Do you know how many 2D platformers I went through this year alone? A lot. For better or for worse, it has become the favorite genre for indie developers. You can see why: it’s familiar, doesn’t require many resources, and it still sells. I have nothing against 2D platformers, although I am getting tired of games that are indistinguishable from each other. And The Company Man looked like yet another representative of the tired genre. And yet. Yet. It’s done something myriads of its brothers could not. It stood out.
Uniqueness is rare. Almost nonexistent, really. A genre can be tired, but if the game has something new to offer, some exciting idea, or a feature, then not all is lost. The Company Man is a game that offers your typical by-the-numbers gameplay; so unoriginal that I don’t want to say anything about it. You jump on platforms and slash your way through the enemies. Oh and you can shoot, too. That’s about it.
That’s not the interesting part. What’s interesting is everything else.
The Company Man tells a story about Jim, a regular salaryman on his first day at the office. As you can guess, nothing goes right, and soon he arms himself with a keyboard and fights his way across numerous floors of a global corporation. Will he become a CEO? That’s the question the developers are asking on the official website.

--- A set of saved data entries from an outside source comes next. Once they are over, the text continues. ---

**config.mk**
```make
export PLATFORM = sky130hd
export DESIGN_NAME = modexp_ctrl
export DESIGN_NICKNAME = d
export VERILOG_FILES = /design/src/rtl/rsa_ctrl_pkg.sv /design/src/rtl/exp_scan.sv /design/src/rtl/modexp_ctrl.sv
export SDC_FILE = /design/constraint.sdc
export NUM_CORES = 2
export LEC_CHECK = 0
export CAP_MARGIN = 20
export CORE_AREA = 2 2 403 405
export DETAILED_ROUTE_END_ITERATION = 10
export DIE_AREA = 0 0 405 407
export GPL_ROUTABILITY_DRIVEN = 0
export PLACE_DENSITY = 0.51
export SLEW_MARGIN = 20
export SYNTH_ARGS = -nofsm -noshare
export SYNTH_HDL_FRONTEND = slang
export SYNTH_HIERARCHICAL = 1
export SYNTH_SLANG_ARGS = --single-unit
```
**constraint.sdc**
```tcl
create_clock -name clk -period 4.4 [get_ports clk]
set_input_delay 1.1 -clock clk [delete_from_list [all_inputs] [get_ports clk]]
set_output_delay 1.1 -clock clk [all_outputs]
set_load 0.01 [all_outputs]
```
## src/rtl/mips_pkg.sv

```systemverilog
// Shared MIPS encoding definitions: request kinds, opcodes, functs and field positions.
// Used by the instruction encoder and the core's control decoder.
package mips_pkg;

  typedef enum logic [3:0] {
    OpAdd  = 4'd0,
    OpSub  = 4'd1,
    OpAnd  = 4'd2,
    OpOr   = 4'd3,
    OpSlt  = 4'd4,
    OpLw   = 4'd5,
    OpSw   = 4'd6,
    OpBeq  = 4'd7,
    OpAddi = 4'd8,
    OpJ    = 4'd9
  } op_kind_e;

  localparam logic [5:0] OpcRtype = 6'b000000;
  localparam logic [5:0] OpcLw    = 6'b100011;
  localparam logic [5:0] OpcSw    = 6'b101011;
  localparam logic [5:0] OpcBeq   = 6'b000100;
  localparam logic [5:0] OpcAddi  = 6'b001000;
  localparam logic [5:0] OpcJ     = 6'b000010;

  localparam logic [5:0] FunctAdd = 6'b100000;
  localparam logic [5:0] FunctSub = 6'b100010;
  localparam logic [5:0] FunctAnd = 6'b100100;
  localparam logic [5:0] FunctOr  = 6'b100101;
  localparam logic [5:0] FunctSlt = 6'b101010;

  // Least-significant bit of each instruction field
  localparam int unsigned OpcodeLsb = 26;
  localparam int unsigned RsLsb     = 21;
  localparam int unsigned RtLsb     = 16;
  localparam int unsigned RdLsb     = 11;
  localparam int unsigned ShamtLsb  = 6;
  localparam int unsigned FunctLsb  = 0;

  function automatic logic [31:0] enc_r(input logic [4:0] rs, input logic [4:0] rt,
                                        input logic [4:0] rd, input logic [5:0] funct);
    logic [31:0] w;
    w = '0;
    w[OpcodeLsb +: 6] = OpcRtype;
    w[RsLsb +: 5]     = rs;
    w[RtLsb +: 5]     = rt;
    w[RdLsb +: 5]     = rd;
    w[ShamtLsb +: 5]  = 5'd0;
    w[FunctLsb +: 6]  = funct;
    return w;
  endfunction

  function automatic logic [31:0] enc_i(input logic [5:0] opcode, input logic [4:0] rs,
                                        input logic [4:0] rt, input logic [15:0] imm);
    logic [31:0] w;
    w = '0;
    w[OpcodeLsb +: 6] = opcode;
    w[RsLsb +: 5]     = rs;
    w[RtLsb +: 5]     = rt;
    w[15:0]           = imm;
    return w;
  endfunction

  function automatic logic [31:0] enc_j(input logic [25:0] target);
    logic [31:0] w;
    w = '0;
    w[OpcodeLsb +: 6] = OpcJ;
    w[25:0]           = target;
    return w;
  endfunction

endpackage

```

## src/rtl/mips_instr_fmt.sv

```systemverilog
// Combinational formatter: maps a request kind plus operand fields to a 32-bit MIPS word.
// legal_o is low for kinds outside the defined set; word_o is then zero.
module mips_instr_fmt
  import mips_pkg::*;
(
  input  logic [3:0]  op_kind_i,
  input  logic [4:0]  rs_i,
  input  logic [4:0]  rt_i,
  input  logic [4:0]  rd_i,
  input  logic [15:0] imm_i,
  input  logic [25:0] target_i,
  output logic [31:0] word_o,
  output logic        legal_o
);

  always_comb begin
    word_o  = '0;
    legal_o = 1'b1;
    case (op_kind_i)
      OpAdd:   word_o = enc_r(rs_i, rt_i, rd_i, FunctAdd);
      OpSub:   word_o = enc_r(rs_i, rt_i, rd_i, FunctSub);
      OpAnd:   word_o = enc_r(rs_i, rt_i, rd_i, FunctAnd);
      OpOr:    word_o = enc_r(rs_i, rt_i, rd_i, FunctOr);
      OpSlt:   word_o = enc_r(rs_i, rt_i, rd_i, FunctSlt);
      OpLw:    word_o = enc_i(OpcLw, rs_i, rt_i, imm_i);
      OpSw:    word_o = enc_i(OpcSw, rs_i, rt_i, imm_i);
      OpBeq:   word_o = enc_i(OpcBeq, rs_i, rt_i, imm_i);
      OpAddi:  word_o = enc_i(OpcAddi, rs_i, rt_i, imm_i);
      OpJ:     word_o = enc_j(target_i);
      default: legal_o = 1'b0;
    endcase
  end

endmodule

```

## src/rtl/mips_instr_encoder.sv

```systemverilog
// Program loader: encodes symbolic requests and streams words into instruction memory.
// Define INSTR_ENC_CHECKSUM_EN to add a running-XOR Checksum output.
module mips_instr_encoder
  import mips_pkg::*;
#(
  parameter int unsigned ADDR_WIDTH = 8,
  parameter int unsigned BASE_ADDR  = 0
) (
  input  logic                  CLK,
  input  logic                  RST,
  input  logic                  Start,
  input  logic                  Finish,
  input  logic                  In_Valid,
  output logic                  In_Ready,
  input  logic [3:0]            Op_Kind,
  input  logic [4:0]            Rs,
  input  logic [4:0]            Rt,
  input  logic [4:0]            Rd,
  input  logic [15:0]           Imm,
  input  logic [25:0]           Target,
  output logic                  Mem_WE,
  output logic [ADDR_WIDTH-1:0] Mem_Addr,
  output logic [31:0]           Mem_WData,
  output logic [ADDR_WIDTH-2:0] Count,
  output logic                  Busy,
  output logic                  Done,
  output logic                  Err
`ifdef INSTR_ENC_CHECKSUM_EN
  ,
  output logic [31:0]           Checksum
`endif
);

  localparam int unsigned           Depth    = 2 ** (ADDR_WIDTH - 2);
  localparam logic [ADDR_WIDTH-2:0] DepthCnt = (ADDR_WIDTH - 1)'(Depth);
  localparam logic [ADDR_WIDTH-1:0] BaseAddr = ADDR_WIDTH'(BASE_ADDR);

  typedef enum logic [1:0] {StIdle, StLoad, StDone} state_e;

  state_e                state_q, state_d;
  logic [ADDR_WIDTH-1:0] ptr_q, ptr_d;
  logic [ADDR_WIDTH-2:0] count_q, count_d;
  logic                  err_q, err_d;
  logic                  we_q, we_d;
  logic [ADDR_WIDTH-1:0] addr_q, addr_d;
  logic [31:0]           wdata_q, wdata_d;
  logic [31:0]           fmt_word;
  logic                  fmt_legal;
  logic                  accept;

  mips_instr_fmt u_fmt (
    .op_kind_i (Op_Kind),
    .rs_i      (Rs),
    .rt_i      (Rt),
    .rd_i      (Rd),
    .imm_i     (Imm),
    .target_i  (Target),
    .word_o    (fmt_word),
    .legal_o   (fmt_legal)
  );

  always_comb begin
    state_d = state_q;
    ptr_d   = ptr_q;
    count_d = count_q;
    err_d   = err_q;
    we_d    = 1'b0;
    addr_d  = addr_q;
    wdata_d = wdata_q;

    In_Ready = (state_q == StLoad) && !Finish && (count_q < DepthCnt);
    accept   = In_Valid && In_Ready;

    if (Start) begin
      // Restart wins over Finish and drops any request accepted this cycle
      state_d = StLoad;
      ptr_d   = BaseAddr;
      count_d = '0;
      err_d   = 1'b0;
    end else begin
      case (state_q)
        StLoad:  if (Finish || (count_q == DepthCnt)) state_d = StDone;
        default: state_d = state_q;
      endcase
      if (accept) begin
        if (fmt_legal) begin
          we_d    = 1'b1;
          addr_d  = ptr_q;
          wdata_d = fmt_word;
          ptr_d   = ptr_q + ADDR_WIDTH'(4);
          count_d = count_q + (ADDR_WIDTH - 1)'(1);
        end else begin
          err_d = 1'b1;
        end
      end
    end
  end

  always_ff @(posedge CLK or negedge RST) begin
    if (!RST) begin
      state_q <= StIdle;
      ptr_q   <= BaseAddr;
      count_q <= '0;
      err_q   <= 1'b0;
      we_q    <= 1'b0;
      addr_q  <= BaseAddr;
      wdata_q <= '0;
    end else begin
      state_q <= state_d;
      ptr_q   <= ptr_d;
      count_q <= count_d;
      err_q   <= err_d;
      we_q    <= we_d;
      addr_q  <= addr_d;
      wdata_q <= wdata_d;
    end
  end

  assign Mem_WE    = we_q;
  assign Mem_Addr  = addr_q;
  assign Mem_WData = wdata_q;
  assign Count     = count_q;
  assign Busy      = (state_q == StLoad);
  assign Done      = (state_q == StDone);
  assign Err       = err_q;

`ifdef INSTR_ENC_CHECKSUM_EN
  logic [31:0] chk_q, chk_d;

  always_comb begin
    chk_d = chk_q;
    if (Start) begin
      chk_d = '0;
    end else if (accept && fmt_legal) begin
      chk_d = chk_q ^ fmt_word;
    end
  end

  always_ff @(posedge CLK or negedge RST) begin
    if (!RST) begin
      chk_q <= '0;
    end else begin
      chk_q <= chk_d;
    end
  end

  assign Checksum = chk_q;
`endif

endmodule

```
File: src/rtl/bcd_timer_n.sv
// Parametrised BCD up/down timer: NFIELDS two-digit BCD fields, least-significant first,
// with run/pause, per-field adjust with press-and-hold auto-repeat, and a terminal done pulse.
module bcd_timer_n #(
  parameter int NFIELDS = 2,
  parameter int TOP_MOD = 60,
  parameter bit WRAP    = 1'b0,
  parameter int SELW    = 2
) (
  input  logic                   clk,
  input  logic                   rst,
  input  logic                   tick,
  input  logic                   rpt_tick,
  input  logic                   run_toggle,
  input  logic                   dir,
  input  logic                   adj,
  input  logic [SELW-1:0]        adj_sel,
  input  logic                   inc,
  input  logic                   dec,
  output logic [8*NFIELDS-1:0]   digits,
  output logic                   running,
  output logic                   at_zero,
  output logic                   at_max,
  output logic                   done
);
  localparam int W = 8 * NFIELDS;

  function automatic int field_mod(input int k);
    return (k == NFIELDS - 1) ? TOP_MOD : 60;
  endfunction

  function automatic logic [7:0] to_bcd(input int v);
    return {4'(v / 10), 4'(v % 10)};
  endfunction

  function automatic int from_bcd(input logic [7:0] b);
    return 10 * int'(b[7:4]) + int'(b[3:0]);
  endfunction

  // One field stepped by +/-1, wrapping modulo that field's own modulus.
  function automatic logic [7:0] field_next(input logic [7:0] b, input int k, input logic down);
    int v;
    int m;
    v = from_bcd(b);
    m = field_mod(k);
    if (down) v = (v == 0) ? m - 1 : v - 1;
    else      v = (v == m - 1) ? 0 : v + 1;
    return to_bcd(v);
  endfunction

  function automatic logic [W-1:0] max_digits();
    logic [W-1:0] r;
    r = '0;
    for (int k = 0; k < NFIELDS; k++) r[8*k +: 8] = to_bcd(field_mod(k) - 1);
    return r;
  endfunction

  // Whole-count step: carry (or borrow) ripples into the next field only on a field wrap.
  function automatic logic [W-1:0] count_step(input logic [W-1:0] d, input logic down);
    logic [W-1:0] r;
    logic         carry;
    r     = d;
    carry = 1'b1;
    for (int k = 0; k < NFIELDS; k++) begin
      if (carry) begin
        r[8*k +: 8] = field_next(d[8*k +: 8], k, down);
        carry = down ? (d[8*k +: 8] == 8'h00) : (d[8*k +: 8] == to_bcd(field_mod(k) - 1));
      end
    end
    return r;
  endfunction

  // Adjust touches only the selected field; an out-of-range selector matches nothing.
  function automatic logic [W-1:0] adjust_step(input logic [W-1:0] d, input logic [SELW-1:0] sel,
                                               input logic down);
    logic [W-1:0] r;
    r = d;
    for (int k = 0; k < NFIELDS; k++) begin
      if (int'(sel) == k) r[8*k +: 8] = field_next(d[8*k +: 8], k, down);
    end
    return r;
  endfunction

  localparam logic [W-1:0] MAX_VAL = max_digits();

  logic         inc_q;
  logic         dec_q;
  logic         step_up;
  logic         step_dn;
  logic [W-1:0] up_val;
  logic [W-1:0] dn_val;

  // A rising edge and a coincident rpt_tick collapse into a single step.
  assign step_up = inc & ~dec & (~inc_q | rpt_tick);
  assign step_dn = dec & ~inc & (~dec_q | rpt_tick);
  assign up_val  = count_step(digits, 1'b0);
  assign dn_val  = count_step(digits, 1'b1);
  assign at_zero = (digits == '0);
  assign at_max  = (digits == MAX_VAL);

  always_ff @(posedge clk) begin
    if (rst) begin
      digits  <= '0;
      running <= 1'b0;
      done    <= 1'b0;
      inc_q   <= 1'b0;
      dec_q   <= 1'b0;
    end else begin
      inc_q <= inc;
      dec_q <= dec;
      done  <= 1'b0;
      if (adj) begin
        if (step_up || step_dn) digits <= adjust_step(digits, adj_sel, step_dn);
      end else begin
        if (run_toggle) running <= ~running;
        // The tick uses the pre-toggle run state; a terminal stop overrides the toggle.
        if (running && tick) begin
          if (!dir) begin
            if (!at_max) begin
              digits <= up_val;
              if (up_val == MAX_VAL) begin
                done <= 1'b1;
                if (!WRAP) running <= 1'b0;
              end
            end else if (WRAP) begin
              digits <= '0;
            end
          end else begin
            if (!at_zero) begin
              digits <= dn_val;
              if (dn_val == '0) begin
                done <= 1'b1;
                if (!WRAP) running <= 1'b0;
              end
            end else if (WRAP) begin
              digits <= MAX_VAL;
            end
          end
        end
      end
    end
  end
endmodule
$ cat config.mk
export PLATFORM = sky130hd
export DESIGN_NAME = led_display_mux
export DESIGN_NICKNAME = d
export VERILOG_FILES = /design/src/rtl/led_display_mux.sv
export SDC_FILE = /design/constraint.sdc
export NUM_CORES = 1
export LEC_CHECK = 0
export CAP_MARGIN = 20
export CORE_MARGIN = 1
export CORE_UTILIZATION = 54
export DETAILED_ROUTE_END_ITERATION = 10
export PLACE_DENSITY = 0.9
export SLEW_MARGIN = 20
export SYNTH_ARGS = -nofsm -noshare
export SYNTH_HDL_FRONTEND = slang
export SYNTH_SLANG_ARGS = --single-unit
$ cat constraint.sdc
create_clock -name clk -period 8.4 [get_ports clk]
set_input_delay 0.84 -clock clk [delete_from_list [all_inputs] [get_ports clk]]
set_output_delay 0.84 -clock clk [all_outputs]
set_load 0.005 [all_outputs]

Will he indeed. It’s obvious that the title owes a lot to The Office, an extremely popular American (sorry Ricky) TV series. The developer, an indie studio called FORUST which is from Malaysia, was inspired by the famous sitcom in many ways — from naming the title character Jim to creating numerous references to the show in the game. Thankfully, it doesn’t come to outright plagiarising; The Office connection is done more for PR, and I can’t blame them — any way of drawing attention is fair game in the vicious world of video games.
Is it as funny as the show? Of course not. It’s not particularly funny in general. But it’s memorable. It looks great when playing on the Xbox Series X: 120 fps action is buttery smooth, the animations are fantastic and the drawing style is endearing. On your way to the top you get to fight all kinds of enemies (in the form of your coworkers), from fire-breathing receptionists to… well, I wouldn’t want to spoil the fun. Discovering new types of enemies in The Company Man is my favorite thing in the game.
The Company Man doesn’t have anything new to say. Office life is hell? We know. And yet, not that many games tried to parody this life a lot of us are living. The Company Man is not a satire, but it’s a platformer that’s set in a world that’s pretty much unique for this medium. And for that, I want to praise it. The gameplay might be nothing new, but it works: controlling Jim is easy, there are enough checkpoints and incentives to explore every nook and cranny. It’s not a revelation, but if you’re craving a responsive and good-looking platformer, you could do a lot worse than The Company Man.